The spires of ruined temples and the walls of a castle silhouetted dramatically against the blue sky. Testimony to ancient power and glory, Basgo stands on a hilltop, just where the Indus Valley turns into a gorge. About 14 km west of Leh, this was a centre of influence in the 15th and 16th centuries. It was made the capital by Tsewang Namgyal, who was busy extending Ladakh's boundaries. There, he embellished the palace, which still exists, though in lunar disrepair, and set up the first and most spectacular of the temples, the Maitreya. Basgo looks down from the barren hills onto the green plains below. Ghosts still roam its streets.
In its streets, you'll find the Maitreya Temple, which is one of the most beautiful in the state and houses the only existing 16th- century murals in Ladakh. The other two temples are equally interesting. There's the Ser Zang or 'Gold and Copper Temple' that takes its name from the Buddhist scriptures which were sheathed in these metals.
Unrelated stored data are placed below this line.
===== src/rtl/spi_slave_if.sv =====
`default_nettype none
// ============================================================================
// spi_slave_if : SPI slave front end for the command RAM (optional SPI_FRAME_ERR_EN)
// Rev 1.0
// ============================================================================
module spi_slave_if #(
  parameter int RX_W = 10,
  parameter int TX_W = 8
) (
  input  logic            clk,
  input  logic            rst_n,
  input  logic            SS_n,
  input  logic            MOSI,
  output logic            MISO,
  output logic [RX_W-1:0] rx_data,
  output logic            rx_valid,
  input  logic [TX_W-1:0] tx_data,
  input  logic            tx_valid
`ifdef SPI_FRAME_ERR_EN
  ,
  output logic            frame_err
`endif
);

  localparam int              c_TXC_W    = (TX_W > 1) ? $clog2(TX_W) : 1;
  localparam logic [3:0]      c_RX_LAST  = 4'(RX_W - 1);
  localparam logic [c_TXC_W-1:0] c_TX_LAST = c_TXC_W'(TX_W - 1);

  typedef enum logic [2:0] {
    S_IDLE      = 3'd0,
    S_CHK_CMD   = 3'd1,
    S_WRITE     = 3'd2,
    S_READ_ADD  = 3'd3,
    S_READ_DATA = 3'd4
  } state_t;

  state_t               r_state;
  state_t               w_next;
  logic [3:0]           r_bit_cnt;
  logic                 r_rx_done;
  logic [RX_W-1:0]      r_shift;
  logic [TX_W-1:0]      r_tx_shift;
  logic [c_TXC_W-1:0]   r_tx_cnt;
  logic                 r_tx_active;
  logic                 r_tx_done;
  logic                 r_rd_addr_seen;
  logic                 w_in_frame;
  logic                 w_in_rx;
  logic                 w_rx_last;
  logic                 w_tx_wait;
  logic                 w_tx_last;

  assign w_in_frame = (r_state == S_WRITE) || (r_state == S_READ_ADD) ||
                      (r_state == S_READ_DATA);
  assign w_in_rx    = w_in_frame && !r_rx_done;
  assign w_rx_last  = w_in_rx && (r_bit_cnt == c_RX_LAST);
  // Reply window opens the cycle after the strobe and closes once a reply is captured.
  assign w_tx_wait  = (r_state == S_READ_DATA) && r_rx_done && !r_tx_active && !r_tx_done;
  assign w_tx_last  = r_tx_active && (r_tx_cnt == c_TX_LAST);

  always_ff @(posedge clk or negedge rst_n) begin
    if (!rst_n) r_state <= S_IDLE;
    else        r_state <= w_next;
  end

  always_comb begin
    w_next = r_state;
    if (SS_n) begin
      w_next = S_IDLE;
    end else begin
      case (r_state)
        S_IDLE:    w_next = S_CHK_CMD;
        S_CHK_CMD: begin
          if (!MOSI)               w_next = S_WRITE;
          else if (r_rd_addr_seen) w_next = S_READ_DATA;
          else                     w_next = S_READ_ADD;
        end
        default:   w_next = r_state;
      endcase
    end
  end

  always_ff @(posedge clk or negedge rst_n) begin
    if (!rst_n) begin
      r_bit_cnt      <= '0;
      r_rx_done      <= 1'b0;
      r_shift        <= '0;
      r_tx_shift     <= '0;
      r_tx_cnt       <= '0;
      r_tx_active    <= 1'b0;
      r_tx_done      <= 1'b0;
      r_rd_addr_seen <= 1'b0;
      rx_data        <= '0;
      rx_valid       <= 1'b0;
      MISO           <= 1'b0;
    end else if (SS_n) begin
      // Frame closed or aborted: partial word dropped, flag left as is.
      r_bit_cnt   <= '0;
      r_rx_done   <= 1'b0;
      r_tx_cnt    <= '0;
      r_tx_active <= 1'b0;
      r_tx_done   <= 1'b0;
      rx_valid    <= 1'b0;
      MISO        <= 1'b0;
    end else begin
      rx_valid <= 1'b0;
      if (w_in_rx) begin
        r_shift   <= {r_shift[RX_W-2:0], MOSI};
        r_bit_cnt <= r_bit_cnt + 4'd1;
        if (w_rx_last) begin
          rx_data   <= {r_shift[RX_W-2:0], MOSI};
          rx_valid  <= 1'b1;
          r_rx_done <= 1'b1;
          if (r_state == S_READ_ADD) r_rd_addr_seen <= 1'b1;
        end
      end
      if (w_tx_wait && tx_valid) begin
        r_tx_active <= 1'b1;
        r_tx_cnt    <= '0;
        MISO        <= tx_data[TX_W-1];
        r_tx_shift  <= {tx_data[TX_W-2:0], 1'b0};
      end else if (r_tx_active) begin
        if (w_tx_last) begin
          r_tx_active    <= 1'b0;
          r_tx_done      <= 1'b1;
          MISO           <= 1'b0;
          r_rd_addr_seen <= 1'b0;
        end else begin
          MISO       <= r_tx_shift[TX_W-1];
          r_tx_shift <= {r_tx_shift[TX_W-2:0], 1'b0};
          r_tx_cnt   <= r_tx_cnt + 1'b1;
        end
      end
    end
  end

`ifdef SPI_FRAME_ERR_EN
  // Early SS_n release: before the command strobe, or before a READ_DATA reply completes.
  always_ff @(posedge clk or negedge rst_n) begin
    if (!rst_n) frame_err <= 1'b0;
    else        frame_err <= SS_n && ((w_in_frame && !r_rx_done) ||
                                      ((r_state == S_READ_DATA) && !r_tx_done));
  end
`endif

endmodule
`default_nettype wire


===== config.mk =====
export PLATFORM = sky130hd
export DESIGN_NAME = spi_slave_if
export DESIGN_NICKNAME = d
export VERILOG_FILES = /design/src/rtl/spi_slave_if.sv
export SDC_FILE = /design/constraint.sdc
export NUM_CORES = 1
export LEC_CHECK = 0
export ABC_AREA = 1
export BUFFER_PORTS_ARGS = -buffer_cell sky130_fd_sc_hd__buf_4
export CORE_MARGIN = 2
export CORE_UTILIZATION = 25
export CTS_BUF_LIST = sky130_fd_sc_hd__clkbuf_4 sky130_fd_sc_hd__clkbuf_8 sky130_fd_sc_hd__clkbuf_16
export CTS_CLUSTER_DIAMETER = 40
export DETAILED_ROUTE_END_ITERATION = 12
export GPL_ROUTABILITY_DRIVEN = 0
export PLACE_DENSITY_LB_ADDON = 0.3
export SYNTH_ARGS = -nofsm -noshare
export SYNTH_HDL_FRONTEND = slang
export SYNTH_SLANG_ARGS = --single-unit

===== constraint.sdc =====
create_clock -name clk -period 1.3 [get_ports clk]
set_clock_uncertainty 0.05 [all_clocks]
set_input_delay 0.13 -clock clk [delete_from_list [all_inputs] [get_ports clk]]
set_output_delay 0.13 -clock clk [all_outputs]
set_load 0.005 [all_outputs]

==> impl_metrics.yaml, run 1 <==
layout:
  layoutNonFillerInstCount: 397
  fill_cells: 783
  design_area_um2: 2780
  area_delta_synth_final_pct: 42.1
  fin_nets: 311
  antenna_cells: 0
  multi_input_area_um2: 968
  final_util: 0.364
  drive_above_1_share: 0.353
  regArea_um2: 1050
sta:
  setup_violations: 11
  fin_crit_ps: 1360
  worst_hold_slack_ps: 18.7
  timing.final.ws_setup_ps: -63.4
  hold_viol: 0
  tightest_slew_ps: 544
  fin_crit_sh: 1.05
  rsz0062_at_grt: "true"
  maxSlewHeadroom: 0.637
  fin_tns_setup_ps: -448
  timing.fmax_mhz: 733
  slew_viol_final: 0
grt:
  busiest_layer: "met2"
  grt_use_met3: 0.0244
  grt_pass1_wl_um: 7400
  grt_use_total: 0.110
  use_met2: 0.180
  antenna_found_initial: 0
  grt_pass1_vias: 1589
  grt_overflow: 0
  grtUsageMet1: 0.141
  grt_start_max_net_pins: 43
cts:
  clk_pin_slew_worst_paths_ps: 90
  cts_buffer_depth: 2
  cts_htree_levels: 2
  cts_sinks: 42
  clk_latency_ps: 300
  numCtsBuffers: 5
  cts_root_buf: "clkbuf_8"
  cts_tree: "done"
worst_hold_path:
  worstHoldStart: "tx_data[7]"
  hold_end: "MISO"
  hold_path.class: "in2reg"
  worstHoldPathCells: 3
route:
  num_vias: 1696
  drc: 0
  drt-pass1-iter-count: 4
  drt_iter0_markers: 79
  viasPerCell: 4.27
  postRouteAntennaNets: 0
  routedWlPerCell_um: 11.3
  wirelength_um: 4490
die:
  die-area_um2: 8550
  die_w_um: 92.5
  die_y_um: 92.5
  rows: 32
  pin_count: 25
  core-area_um2: 7650
  initial_core_util: 0.256
synth:
  synth_cells: 234
  syn_avg_cell_area_um2: 8.36
  synth_top_area_cell: "dfrtp_1"
  yosysWarnings: 0
  synth_area_um2: 1960
  ys_top_cells_by_area: "dfrtp_1 (54%), nand2_1 (18%), nand3_1 (4.6%), o21ai_0 (3.3%), nand4_1 (3.2%)"
  synth_cell_types: 23
  synth.net_count: 251
  synth-seq-cells: 42
  ys_seq_area_frac: 0.537
  synthDominantCellAreaShare: 0.537
worst_setup_path:
  cp-startpoint: "r_bit_cnt[1]"
  rr_worst_depth: 7
  r2r_end: "r_rd_addr_seen"
  required_ps: 1480
  worstSetupStartpointType: "flip-flop"
  cp_max_fo: 6
  r2r_slack_ps: -60
  rr_startpoint: "r_bit_cnt[1]"
  crit_type: "reg2reg"
  critPathArrivalTime_ps: 1540
  cp-end-kind: "flip-flop"
placed_design:
  port-buffer-count: 24
  place_area_um2: 2410
  place_hpwl_um: 2890
  placed_cells: 378
  post-place-ws_ps: -123
power_and_ir_drop:
  ir_drop_mv: 0.450
  power_density_nw_per_um2: 1050
  leakagePower_nw: 1.46
  power_mw: 2.92
outcome:
  status: "complete, but fails checks"
  violations: "negative setup slack"
run:
  cap_violations: 0
-- repair_timing --
| action | in CTS | in global routing |
|---|---|---|
| pin swaps | 10 | 25 |
| buffers inserted | 2 | 6 |
| hold buffers | 1 | 0 |
| setup endpoints to repair | 36 | 37 |
| resized for setup | 25 | 31 |
| hold endpoints to repair | 42 | 0 |
| gates cloned | 2 | 0 |
-- routing by layer --
| layer | wire, µm | vias up |
|---|---|---|
| met5 | 0 | - |
| met3 | 98 | 6 |
| li1 | - | 875 |
| met1 | 2110 | 798 |
| met4 | 69 | 0 |
| met2 | 2210 | 17 |
-- kinds of logic after synthesis --
kind of cell | share of synthesized area
AOI/OAI and AO/OA | 0.0633
DFF | 0.537
xor gates and xnor gates | 0.00895
adders and majority gates | 0.0256
buffers and inverters | 0.0486
and+or+nand+nor | 0.316
-- cells in the final DEF, fill, tap and decap left out, types with 4 or more instances in the layout --
| cell type | n |
|---|---|
| a21oi_1 | 7 |
| buf_6 | 7 |
| clkbuf_8 | 5 |
| nand2_2 | 4 |
| nand2_4 | 6 |
| inv_2 | 6 |
| nor2_1 | 7 |
| o21ai_0 | 4 |
| nand2_1 | 88 |
| buf_4 | 50 |
| nand4_1 | 10 |
| dfrtp_1 | 42 |
| nor2_4 | 4 |
| nand3_1 | 9 |
| o21ai_1 | 9 |
| nand3_2 | 9 |
| inv_1 | 8 |
-- worst max path at each step --
stage	end	slack, ps	cells after the start
3_3_place_gp	r_tx_cnt[0]	-90	7
6_report	r_rd_addr_seen	-60	7
4_1_cts	r_tx_shift[7]	-90	7
2_1_floorplan	r_tx_shift[2]	-9	8
3_5_place_dp	r_tx_shift[7]	-120	7
5_1_grt	r_tx_shift[7]	-160	7
-- flip-flops by register name, summed over array words and instances, names as in the netlist --
| name | cells |
|---|---|
| rx_data | 10 |
| r_shift | 9 |
| r_tx_shift | 7 |
| r_bit_cnt | 4 |
| r_state | 3 |
| r_tx_cnt | 3 |
| MISO | 1 |
| r_rd_addr_seen | 1 |
| r_rx_done | 1 |
| r_tx_active | 1 |
| r_tx_done | 1 |
| rx_valid | 1 |
-- cell usage after synthesis, drive strengths merged --
cell,instances
nand4,10
inv,15
nand3,18
clkbuf,2
clkinv,1
xor2,2
nor2,13
buf,4
dfrtp,42
o21ai,13
a21oi,8
ha,4
nand2,100
a21boi,1
nor3,1
-- power by group --
part	switching [mW]	internal [mW]	total [mW]
clock network	0.483	0.378	0.861
registers	0.120	1.44	1.56
logic	0.263	0.237	0.500
-- critical path, cell delays in order, from the launching register on --
cell and delay [ps]:
dfrtp_1 400, inv_2 80, ha_4 130, nand2_4 50
nor2_4 180, buf_6 160, nand4_1 80, a21oi_1 150
-- layout make-up --
cell class	instances	share of cell area
clock buffers	5	0.0247
clock inverters	3	0.00765
inverters	16	0.0234
multi-input cells	170	0.348
flip-flops and latches	42	0.378
well taps	102	0.0459
repair buffers	59	0.172
No activity file was read; power rests on OpenSTA's default activity.
==> run 2, diff against run 1 <==
--- a/config.mk
+++ b/config.mk
@@ -6,7 +6,7 @@
 export NUM_CORES = 1
 export LEC_CHECK = 0
 export ABC_AREA = 1
-export BUFFER_PORTS_ARGS = -buffer_cell sky130_fd_sc_hd__buf_4
+export BUFFER_PORTS_ARGS = -buffer_cell sky130_fd_sc_hd__buf_2
 export CORE_MARGIN = 2
 export CORE_UTILIZATION = 25
 export CTS_BUF_LIST = sky130_fd_sc_hd__clkbuf_4 sky130_fd_sc_hd__clkbuf_8 sky130_fd_sc_hd__clkbuf_16
==> impl_metrics.yaml, run 2 (synthesis gave the netlist of run 1 again) <==
worst_hold_path:
  hold_path.class: "in2reg"
  worstHoldPathCells: 3
  hold_end: "MISO"
  worstHoldStart: "tx_data[7]"
layout:
  layoutNonFillerInstCount: 404
  largest_register_ff_count: 10
  final_util: 0.369
  area_delta_synth_final_pct: 44.1
  design_area_um2: 2820
  biggestRegsByFlops: "rx_data: 10 flops, r_shift: 9 flops, r_tx_shift: 7 flops"
  layout_commonest_cell: "nand2_1"
  regMostFlops: "rx_data"
  antenna_cells: 0
  mostFrequentLayoutCells: "nand2_1 (81), dfrtp_1 (41), buf_4 (29)"
  drive_above_1_share: 0.381
  fin_nets: 318
route:
  wirelength_um: 4710
  num_vias: 1760
  drt-pass1-iter-count: 4
  routedWlPerCell_um: 11.7
  drc: 0
  postRouteAntennaNets: 0
  drt_iter0_markers: 96
  viasPerCell: 4.36
sta:
  fin_crit_sh: 1.06
  maxSlewHeadroom: 0.827
  rsz0062_at_grt: "true"
  timing.final.ws_setup_ps: -82.8
  fin_crit_ps: 1380
  setup_violations: 9
  timing.fmax_mhz: 723
  tightest_slew_ps: 259
  worst_hold_slack_ps: 6.28
  slew_viol_final: 0
  hold_viol: 0
cts:
  cts_tree: "done"
  clk_latency_ps: 300
  clk_pin_slew_worst_paths_ps: 80
  cts_buffer_depth: 2
  numCtsBuffers: 5
  cts_sinks: 42
  cts_root_buf: "clkbuf_8"
  cts_htree_levels: 2
power_and_ir_drop:
  leakagePower_nw: 1.52
  ir_drop_mv: 0.459
  power_density_nw_per_um2: 1110
worst_setup_path:
  rr_worst_depth: 7
  cp-end-kind: "flip-flop"
  rr_startpoint: "r_tx_cnt[0]"
  required_ps: 1480
  r2r_end: "r_tx_shift[7]"
  crit_type: "reg2reg"
  cp_max_fo: 8
  worstSetupStartpointType: "flip-flop"
  r2r_slack_ps: -80
  critPathArrivalTime_ps: 1570
die:
  rows: 32
  die_y_um: 92.5
  die-area_um2: 8550
  pin_count: 25
  die_w_um: 92.5
  initial_core_util: 0.256
  core-area_um2: 7650
grt:
  grt_overflow: 0
  grt_use_total: 0.114
  antenna_found_initial: 0
  grt_pass1_wl_um: 7800
  grt_pass1_vias: 1708
  grt_start_max_net_pins: 43
placed_design:
  port-buffer-count: 24
  placed_cells: 379
  place_hpwl_um: 2950
  place_area_um2: 2370
  post-place-ws_ps: -152
outcome:
  violations: "negative setup slack"
  status: "complete, but fails checks"
run:
  cap_violations: 0
==> run 2: worst max-delay path, cell delays in order, from the launching register on <==
cell and delay (ps):
dfrtp_1 400, ha_2 200, ha_4 160, inv_2 50
nand2_4 60, a21oi_4 240, nand2_1 90, nand2_1 80
==> run 2: timing repair <==
action                                  4_1_cts  5_1_grt
hold buffers                                  1        0
gates cloned                                  2        2
setup buffers                                 1       11
hold endpoints to repair                     42        0
pin swaps                                    10       20
gates resized for setup                      20       40
endpoints found under the setup margin       36       37
==> run 2: through the flow <==
| stage | TNS (ps) | total power, mW |
|---|---|---|
| after floorplan | -62.0 | 1.74 |
| after global placement | -1330 | 1.93 |
| after detailed placement | -2000 | 1.94 |
| after CTS | -648 | 3.04 |
| after global routing | -2420 | 3.30 |
| final | -485 | 3.13 |
==> run 2: worst max path at each step <==
stage | from | end | cells after the start
final | r_tx_cnt[0] | r_tx_shift[7] | 7
after global routing | r_tx_cnt[0] | r_tx_cnt[0] | 7
after CTS | r_tx_cnt[1] | r_tx_shift[7] | 7
after detailed placement | r_tx_cnt[0] | r_tx_shift[7] | 7
after global placement | r_tx_cnt[0] | r_tx_cnt[0] | 7
after floorplan | r_tx_cnt[0] | r_tx_shift[2] | 8
==> run 2: layout make-up <==
type                    instances  area, µm²
well taps                     102        128
fillers                       761       4830
flip-flops and latches         42       1050
clock buffers                   5       68.8
multi-input cells             171        978
clock inverters                 3       43.8
repair buffers                 65        480
inverters                      16       67.6
==> run 2: where the power goes <==
part           leakage, nW  internal, mW  switching (mW)  total, mW
Combinational        0.882         0.229           0.276      0.506
Clock               0.0585         0.577           0.495       1.07
Sequential           0.574          1.44           0.114       1.56
Total                 1.52          2.25           0.885       3.13
==> run 2: routing by layer <==
layer	wire length [µm]	track usage
met5	0	0
met3	138	0.0195
met1	2250	0.149
met2	2250	0.190
met4	68	0.0373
Inside is a two-storey high statue of Maitreya with murals of Tilopa, Naropa and Milarepa in an alcove behind his head. You'll find some exquisite Tibetan and Indian icons as well, preserved in glass cases. The third temple is smaller and tends to arouse more curiosity because of its spectacular tantric frescoes--again behind the main image--detailing the sexual dynamics of monks and divinities. Basgo is rocky, which makes climbing occasionally difficult, and it's best to be out of the place before nightfall.
Did you know: In 2007, UNESCO's Asia Pacific Heritage Award went to the Maitreya Temple Complex at Basgo. The people of Basgo have, since the early 1990s, volunteered their time, money and materials to preserving the temples. The villagers carried the stones, to support the retaining wall, on their backs.
Getting there: Base yourself in Leh and drive down.
When to go: September to November and March to May.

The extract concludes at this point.